The relative relaxation time calculated from MSB measurements was linearly related to that calculated from the viscosities with high significance indicating that there was little bias in the estimates of the relaxation time. The errors in the raw measurements at each frequency were not unduly amplified by the method used to calculate the relative relaxation times. The average error in the MSB relaxation times, 1% to 3%, resulted from 2% to 3% uncertainties in the individual measurements at each frequency. The relaxation time errors are predicated on the frequency range taken for the reference solution being large enough to allow the altered relation MSB measurements for at least one frequency to be within the range of MSB measurements in the reference data. The interpolation precludes direct propagation of error, but initial simulations showed that the uncertainties in the individual MSB measurements accounted for essentially all of the error in the relaxation times.
Faster updates can be obtained by using measurements at only one frequency for the solutions with altered relaxation times. Measurements at a range of frequencies are needed for the reference solution, but single measures are sufficient for the solutions with altered relaxation times. The average error for the 12 samples increased only marginally from 1.8% to 2.1% when only using one MSB measurement on the altered solution. The ability to take fast measurements allows dynamic processes to be monitored effectively.
The ratio of the harmonics has been used because it is a concentration-independent measure of the shape of the magnetization allowing estimates of relaxation times during concentration fluctuations as long as the size distribution of the ensemble does not change. The individual harmonics should also provide a measure of the relaxation time using the same method, but it would be sensitive to NP concentration so it would be more difficult to use in vivo.

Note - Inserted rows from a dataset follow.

### src/rtl/pc_trace_monitor.sv
// ============================================================================
// Module   : pc_trace_monitor
// Purpose  : Holds a CPU in reset and then runs it. While it runs, every PC is
//            stored in a circular trace buffer. The run halts on a cycle
//            limit, a PC stall or (optionally) a breakpoint, and the buffer
//            can then be read out oldest entry first.
// Options  : define PC_TRACE_BREAKPOINT_EN to add the bp_en/bp_addr breakpoint.
// Revision : 1.0 - initial release
// ============================================================================
`default_nettype none

module pc_trace_monitor #(
    parameter int PC_W         = 32,
    parameter int DEPTH        = 16,
    parameter int MAX_CYCLES   = 60,
    parameter int RST_CYCLES   = 1,
    parameter int STALL_CYCLES = 4
) (
    input  logic                               clk,
    input  logic                               rst,
    input  logic                               start,
    input  logic [PC_W-1:0]                    pc_in,
    input  logic                               rd_en,
`ifdef PC_TRACE_BREAKPOINT_EN
    input  logic                               bp_en,
    input  logic [PC_W-1:0]                    bp_addr,
`endif
    output logic                               cpu_rst,
    output logic                               running,
    output logic                               halted,
    output logic [1:0]                         halt_code,
    output logic [$clog2(MAX_CYCLES+1)-1:0]    cycle_cnt,
    output logic [$clog2(DEPTH+1)-1:0]         trace_cnt,
    output logic                               overflow,
    output logic [PC_W-1:0]                    rd_data,
    output logic                               rd_valid
);

    localparam int CW  = $clog2(MAX_CYCLES + 1);
    localparam int TW  = $clog2(DEPTH + 1);
    localparam int AW  = $clog2(DEPTH);
    localparam int RCW = $clog2(RST_CYCLES + 1);
    localparam int SW  = $clog2(STALL_CYCLES + 1);

    localparam logic [1:0] IDLE  = 2'd0;
    localparam logic [1:0] RESET = 2'd1;
    localparam logic [1:0] RUN   = 2'd2;
    localparam logic [1:0] HALT  = 2'd3;

    localparam logic [1:0] CODE_LIMIT = 2'b01;
    localparam logic [1:0] CODE_STALL = 2'b10;
    localparam logic [1:0] CODE_BP    = 2'b11;

    logic [1:0]      state;
    logic [1:0]      state_nxt;
    logic [1:0]      code_nxt;
    logic [AW-1:0]   wr_ptr;
    logic [AW-1:0]   rd_ptr;
    logic [RCW-1:0]  rst_cnt;
    logic [SW-1:0]   stall_run;
    logic [SW-1:0]   stall_run_nxt;
    logic            run_first;
    logic [PC_W-1:0] prev_pc;
    logic [PC_W-1:0] mem [DEPTH];

    logic            bp_hit;
    logic            stall_hit;
    logic            limit_hit;
    logic [CW-1:0]   cycle_cnt_nxt;

`ifdef PC_TRACE_BREAKPOINT_EN
    assign bp_hit = bp_en && (pc_in == bp_addr);
`else
    assign bp_hit = 1'b0;
`endif

    // Run length of identical samples; the first sample of a run counts as one.
    assign stall_run_nxt = (run_first || (pc_in != prev_pc)) ? SW'(1) : stall_run + SW'(1);
    assign stall_hit     = (stall_run_nxt == SW'(STALL_CYCLES));
    assign cycle_cnt_nxt = cycle_cnt + CW'(1);
    assign limit_hit     = (cycle_cnt_nxt == CW'(MAX_CYCLES));

    always_comb begin
        state_nxt = state;
        code_nxt  = 2'b00;
        case (state)
            IDLE: begin
                if (start) state_nxt = RESET;
            end
            RESET: begin
                if (rst_cnt == RCW'(RST_CYCLES - 1)) state_nxt = RUN;
            end
            RUN: begin
                if (bp_hit) begin
                    state_nxt = HALT;
                    code_nxt  = CODE_BP;
                end else if (stall_hit) begin
                    state_nxt = HALT;
                    code_nxt  = CODE_STALL;
                end else if (limit_hit) begin
                    state_nxt = HALT;
                    code_nxt  = CODE_LIMIT;
                end
            end
            HALT: begin
                if (start) state_nxt = RESET;
            end
            default: state_nxt = IDLE;
        endcase
    end

    always_ff @(posedge clk) begin
        if (rst) begin
            state     <= IDLE;
            cpu_rst   <= 1'b1;
            running   <= 1'b0;
            halted    <= 1'b0;
            halt_code <= 2'b00;
            cycle_cnt <= '0;
            trace_cnt <= '0;
            overflow  <= 1'b0;
            rd_valid  <= 1'b0;
            rd_data   <= '0;
            wr_ptr    <= '0;
            rd_ptr    <= '0;
            rst_cnt   <= '0;
            stall_run <= '0;
            run_first <= 1'b1;
            prev_pc   <= '0;
        end else begin
            // Status outputs follow the state being entered so they are registered.
            state    <= state_nxt;
            cpu_rst  <= (state_nxt != RUN);
            running  <= (state_nxt == RUN);
            halted   <= (state_nxt == HALT);
            rd_valid <= 1'b0;

            case (state)
                IDLE, HALT: begin
                    if (start) begin
                        cycle_cnt <= '0;
                        trace_cnt <= '0;
                        overflow  <= 1'b0;
                        halt_code <= 2'b00;
                        wr_ptr    <= '0;
                        rd_ptr    <= '0;
                        rst_cnt   <= '0;
                        stall_run <= '0;
                        run_first <= 1'b1;
                    end else if ((state == HALT) && rd_en && (trace_cnt != '0)) begin
                        rd_data   <= mem[rd_ptr];
                        rd_valid  <= 1'b1;
                        rd_ptr    <= rd_ptr + AW'(1);
                        trace_cnt <= trace_cnt - TW'(1);
                    end
                end
                RESET: begin
                    rst_cnt <= rst_cnt + RCW'(1);
                end
                RUN: begin
                    wr_ptr    <= wr_ptr + AW'(1);
                    cycle_cnt <= cycle_cnt_nxt;
                    prev_pc   <= pc_in;
                    stall_run <= stall_run_nxt;
                    run_first <= 1'b0;
                    if (trace_cnt == TW'(DEPTH)) begin
                        rd_ptr   <= rd_ptr + AW'(1);
                        overflow <= 1'b1;
                    end else begin
                        trace_cnt <= trace_cnt + TW'(1);
                    end
                    if (state_nxt == HALT) halt_code <= code_nxt;
                end
                default: ;
            endcase
        end
    end

    // Trace storage is deliberately left out of reset.
    always_ff @(posedge clk) begin
        if (!rst && (state == RUN)) mem[wr_ptr] <= pc_in;
    end

endmodule

`default_nettype wire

The method is reasonably accurate for both nanoparticle sizes used indicating that NP size is not an important factor. However, in very limited experiments, the width of the size distribution is important. A very wide size distribution or extensive aggregation seems to cause the method to fail. We have not explored the effect, but it is possibly due to the use of the ratio of the harmonics rather than the harmonics themselves.
It should be pointed out that the method assumes that the relaxation time of the NPs in the original sample, the reference relaxation time, is known. If the reference relaxation time is not available, then the method only produces a relative change in relaxation time. Generally, Eq. 4 can be used to provide the reference relaxation time for almost all samples because the hydrodynamic volume can be measured optically and the viscosity for water at various temperatures is well known.
Relaxation times characterize effects ranging from viscosity changes to chemical binding. However, quantitating chemical binding is a more difficult task and has not been attempted yet. Viscosity is directly proportional to relaxation time, so the percentage errors for the estimation of viscosity directly are identical to those for relaxation time.
CONCLUSIONS
The MSB signal is very sensitive to changes in the rotational freedom of magnetic NPs. Relaxation time characterizes the rotational freedom and can reflect changes in viscosity, chemical binding, or matrix rigidity. The method proposed here allows the relaxation time to be quantified accurately. A range of relaxation times achieved using different viscosities of glycerol solutions were characterized with 2% average error. The method functioned using two different size NPs with relatively narrow size distributions. The accuracy was primarily limited by equipment imperfections rather than limitations in the theory. The harmonics measured in MSB are also used to image NPs in vivo in nanogram quantities, so MSB should be capable of measuring relaxation times in vivo as well.
ACKNOWLEDGMENT
This work was supported by NIH-NCI Grant No. 1U54CA151662-01.